> Task directions
From the line containing "port_buffers=289" to the end of the entries, return every line exactly, both ends included, and add nothing.

> Exercise data
● ● ●

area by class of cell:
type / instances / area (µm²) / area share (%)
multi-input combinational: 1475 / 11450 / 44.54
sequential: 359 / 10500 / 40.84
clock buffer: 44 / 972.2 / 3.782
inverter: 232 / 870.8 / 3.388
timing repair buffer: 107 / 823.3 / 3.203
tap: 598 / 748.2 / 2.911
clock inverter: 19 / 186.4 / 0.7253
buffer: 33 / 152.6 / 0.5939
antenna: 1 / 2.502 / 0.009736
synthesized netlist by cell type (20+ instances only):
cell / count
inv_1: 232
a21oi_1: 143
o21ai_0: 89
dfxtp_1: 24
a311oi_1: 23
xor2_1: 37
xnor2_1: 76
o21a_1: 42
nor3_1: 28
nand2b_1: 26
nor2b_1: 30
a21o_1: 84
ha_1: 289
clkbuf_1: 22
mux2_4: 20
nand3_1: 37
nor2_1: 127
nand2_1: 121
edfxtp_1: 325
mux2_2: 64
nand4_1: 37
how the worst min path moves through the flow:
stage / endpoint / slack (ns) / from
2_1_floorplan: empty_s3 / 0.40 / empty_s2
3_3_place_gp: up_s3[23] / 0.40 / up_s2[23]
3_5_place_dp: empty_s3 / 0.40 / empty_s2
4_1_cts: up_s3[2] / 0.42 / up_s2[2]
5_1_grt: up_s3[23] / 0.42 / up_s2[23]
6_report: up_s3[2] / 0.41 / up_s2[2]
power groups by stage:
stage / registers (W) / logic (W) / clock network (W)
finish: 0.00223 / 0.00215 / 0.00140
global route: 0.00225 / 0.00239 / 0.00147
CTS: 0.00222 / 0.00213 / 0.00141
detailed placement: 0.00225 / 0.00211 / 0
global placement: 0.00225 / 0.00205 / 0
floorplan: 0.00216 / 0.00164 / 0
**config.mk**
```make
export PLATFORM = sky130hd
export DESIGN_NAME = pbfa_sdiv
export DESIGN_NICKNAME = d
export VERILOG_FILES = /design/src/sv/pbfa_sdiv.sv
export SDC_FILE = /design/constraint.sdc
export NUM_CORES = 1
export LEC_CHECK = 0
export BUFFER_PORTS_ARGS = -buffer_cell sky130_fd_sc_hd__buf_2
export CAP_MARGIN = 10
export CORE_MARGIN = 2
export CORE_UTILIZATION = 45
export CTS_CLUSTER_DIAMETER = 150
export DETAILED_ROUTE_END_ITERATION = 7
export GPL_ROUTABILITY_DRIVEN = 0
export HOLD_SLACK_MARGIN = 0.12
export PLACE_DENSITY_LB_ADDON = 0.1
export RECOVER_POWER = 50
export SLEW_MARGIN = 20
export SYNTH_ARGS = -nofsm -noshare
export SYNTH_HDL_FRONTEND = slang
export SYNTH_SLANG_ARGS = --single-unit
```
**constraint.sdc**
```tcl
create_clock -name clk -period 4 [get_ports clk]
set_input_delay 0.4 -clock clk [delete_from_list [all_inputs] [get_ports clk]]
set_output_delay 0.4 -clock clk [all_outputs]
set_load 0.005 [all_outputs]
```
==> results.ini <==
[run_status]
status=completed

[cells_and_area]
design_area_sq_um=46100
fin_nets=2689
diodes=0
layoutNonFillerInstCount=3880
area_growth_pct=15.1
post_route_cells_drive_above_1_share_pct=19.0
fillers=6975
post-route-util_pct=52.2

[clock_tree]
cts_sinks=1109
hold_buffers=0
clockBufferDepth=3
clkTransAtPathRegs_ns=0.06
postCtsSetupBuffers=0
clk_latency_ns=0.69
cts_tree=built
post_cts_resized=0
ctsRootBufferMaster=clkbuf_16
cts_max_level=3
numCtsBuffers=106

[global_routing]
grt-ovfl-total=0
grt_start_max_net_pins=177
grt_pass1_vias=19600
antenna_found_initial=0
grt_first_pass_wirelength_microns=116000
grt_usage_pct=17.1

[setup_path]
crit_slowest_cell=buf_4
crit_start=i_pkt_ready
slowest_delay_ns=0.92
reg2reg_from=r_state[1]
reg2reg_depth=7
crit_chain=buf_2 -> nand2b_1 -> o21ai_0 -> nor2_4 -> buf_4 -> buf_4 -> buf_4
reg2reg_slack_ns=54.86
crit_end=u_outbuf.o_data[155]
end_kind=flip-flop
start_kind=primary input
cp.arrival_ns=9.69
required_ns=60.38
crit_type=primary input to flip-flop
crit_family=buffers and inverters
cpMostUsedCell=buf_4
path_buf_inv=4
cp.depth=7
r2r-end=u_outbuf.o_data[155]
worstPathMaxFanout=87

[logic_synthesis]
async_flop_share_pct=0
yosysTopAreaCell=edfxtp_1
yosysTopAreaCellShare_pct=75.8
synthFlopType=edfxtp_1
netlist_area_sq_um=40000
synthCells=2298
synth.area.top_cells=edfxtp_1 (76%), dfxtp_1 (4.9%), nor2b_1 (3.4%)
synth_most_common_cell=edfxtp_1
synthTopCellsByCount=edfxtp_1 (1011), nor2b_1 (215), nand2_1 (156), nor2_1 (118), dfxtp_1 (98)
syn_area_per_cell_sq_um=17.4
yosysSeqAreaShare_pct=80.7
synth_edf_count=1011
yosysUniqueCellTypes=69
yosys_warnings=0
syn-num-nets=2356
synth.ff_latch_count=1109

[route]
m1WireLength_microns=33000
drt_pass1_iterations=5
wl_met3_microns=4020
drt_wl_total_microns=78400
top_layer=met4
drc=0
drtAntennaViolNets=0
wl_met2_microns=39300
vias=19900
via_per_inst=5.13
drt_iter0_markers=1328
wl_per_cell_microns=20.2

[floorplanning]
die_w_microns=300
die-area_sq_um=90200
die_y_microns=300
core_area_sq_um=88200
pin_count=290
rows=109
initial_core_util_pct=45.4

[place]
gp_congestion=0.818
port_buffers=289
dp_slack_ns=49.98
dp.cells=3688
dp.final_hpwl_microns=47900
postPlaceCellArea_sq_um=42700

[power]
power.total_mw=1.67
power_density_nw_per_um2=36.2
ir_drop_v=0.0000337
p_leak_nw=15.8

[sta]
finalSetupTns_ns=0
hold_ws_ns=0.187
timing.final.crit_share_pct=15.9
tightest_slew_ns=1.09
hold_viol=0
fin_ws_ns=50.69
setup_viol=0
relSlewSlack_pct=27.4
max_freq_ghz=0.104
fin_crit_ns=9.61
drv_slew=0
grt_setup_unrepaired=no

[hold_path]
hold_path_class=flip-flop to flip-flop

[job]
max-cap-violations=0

● ● ●

> Solved problem
port_buffers=289
dp_slack_ns=49.98
dp.cells=3688
dp.final_hpwl_microns=47900
postPlaceCellArea_sq_um=42700

[power]
power.total_mw=1.67
power_density_nw_per_um2=36.2
ir_drop_v=0.0000337
p_leak_nw=15.8

[sta]
finalSetupTns_ns=0
hold_ws_ns=0.187
timing.final.crit_share_pct=15.9
tightest_slew_ns=1.09
hold_viol=0
fin_ws_ns=50.69
setup_viol=0
relSlewSlack_pct=27.4
max_freq_ghz=0.104
fin_crit_ns=9.61
drv_slew=0
grt_setup_unrepaired=no

[hold_path]
hold_path_class=flip-flop to flip-flop

[job]
max-cap-violations=0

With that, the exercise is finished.